The other challenge is keeping females in this field. Mentoring may help, because it’s long been recognised as a great tool to connect geospatially minded women in their aspirations.
It would also help if this field was recognised by a national body as one that was suffering from a critical shortage, like, say the Australian Government. Boom! They have! Surveyors, cartographers and other spatial scientists have been added to the Priority Migration Skilled Occupation List (PMSOL), a list of occupations the government considers are needed by the nation to recover from the pandemic.
So, with all these great positive things happening for the industry, what’s left to do?
It might now be time to make a geospatial career more attractive.
What? How is that possible, when geoscience is already attractive, I hear you ask.
Well, some are of the opinion that industry doesn’t do a good enough job showing off the system’s capability, instead opting to display them as a disparate group of technical solutions.
Cue Onneer director, Ben Berghauser, a passionate advocate for GIS who feels that industry could do more to attract applicants by creating obvious pathways for those in charge of capability.

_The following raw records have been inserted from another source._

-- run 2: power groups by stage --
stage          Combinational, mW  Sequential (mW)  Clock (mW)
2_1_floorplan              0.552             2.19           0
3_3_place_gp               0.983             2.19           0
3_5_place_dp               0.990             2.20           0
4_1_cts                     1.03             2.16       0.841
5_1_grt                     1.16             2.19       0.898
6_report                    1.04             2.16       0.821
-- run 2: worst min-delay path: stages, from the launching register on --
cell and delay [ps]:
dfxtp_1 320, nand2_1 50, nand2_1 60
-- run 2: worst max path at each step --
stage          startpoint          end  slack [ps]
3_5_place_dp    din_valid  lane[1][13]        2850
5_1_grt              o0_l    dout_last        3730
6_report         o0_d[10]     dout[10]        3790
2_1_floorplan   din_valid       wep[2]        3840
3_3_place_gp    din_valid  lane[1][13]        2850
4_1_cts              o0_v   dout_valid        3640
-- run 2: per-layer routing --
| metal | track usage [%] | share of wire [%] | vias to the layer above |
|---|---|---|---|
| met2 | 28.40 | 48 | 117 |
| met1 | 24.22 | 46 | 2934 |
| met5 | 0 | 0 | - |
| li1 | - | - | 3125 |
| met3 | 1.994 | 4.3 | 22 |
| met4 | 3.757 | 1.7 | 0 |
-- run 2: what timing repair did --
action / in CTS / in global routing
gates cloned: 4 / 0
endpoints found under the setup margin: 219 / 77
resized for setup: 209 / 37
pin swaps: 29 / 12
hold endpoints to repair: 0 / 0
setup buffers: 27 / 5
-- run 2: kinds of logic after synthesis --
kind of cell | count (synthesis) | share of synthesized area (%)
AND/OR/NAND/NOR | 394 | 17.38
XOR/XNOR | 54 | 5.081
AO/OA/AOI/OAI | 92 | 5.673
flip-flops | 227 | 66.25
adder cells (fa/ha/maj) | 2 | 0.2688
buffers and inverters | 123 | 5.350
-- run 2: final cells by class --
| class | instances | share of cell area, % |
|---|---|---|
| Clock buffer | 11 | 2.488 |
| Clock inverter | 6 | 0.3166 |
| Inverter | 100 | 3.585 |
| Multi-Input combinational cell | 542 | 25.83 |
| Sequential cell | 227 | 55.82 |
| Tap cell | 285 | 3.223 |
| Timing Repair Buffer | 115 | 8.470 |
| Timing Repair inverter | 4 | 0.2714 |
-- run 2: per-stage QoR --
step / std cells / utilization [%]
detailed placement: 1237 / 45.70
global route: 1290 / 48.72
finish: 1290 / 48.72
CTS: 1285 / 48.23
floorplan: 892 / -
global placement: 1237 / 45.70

“Doing this will shift the existing efforts from a scientific focus and that to the uses of the GIS, which will make career pathways more obvious and more attractive.
“Right now, career paths aren’t clear and those that exist focus on the users who operate the GIS, not those who maintain it.
“Industry should highlight the benefits a career as a GIS capability specialist provides,” Ben said.
This argument Ben makes echoes the point about non-traditional markets creating their own wave of GIS-specific needs. Perhaps the industry can look past those with STEM qualifications and start looking at these less obvious markets to fill roles keeping in mind that so much of GIS capability includes non-technical skills and is a multi-disciplinary field.
For example, Onneer has a writer who writes about GIS from a non-technical perspective to bridge the classic gap between STEM technical mumbo jumbo and what the everyday person needs to understand. On staff is also a learning and development specialist who designs and implements the company’s GIS skills needs based on national frameworks and development pathways but knew nothing about GIS before joining Onneer. Then there’s the business specialist who understands the intricacies involved in integrating new systems and practices into an organisation.
GIS needs all these skills to effectively grow the industry, and who better to take on these roles than people who have spent their careers perfecting their craft.
The GIS industry will benefit from treating itself less like a tech-only-STEM-shop and more like a critical piece of discrete capability. Focussing on upskilling these domain experts into our GIS world and enabling them to practice their craft in a new domain and promoting their skillset as valuable to the GIS industry.
This shift could help promote those developing their future career aspirations to try applying their interests to GIS or to potentially shift careers into GIS from those non-traditional fields later in their career.
It begs the question: which other specialists can bring something to GIS now or in the future and what can we do to sow the seed and inform their future choices?
Diversification is key. It will help address the geospatial skills shortage now and into the future.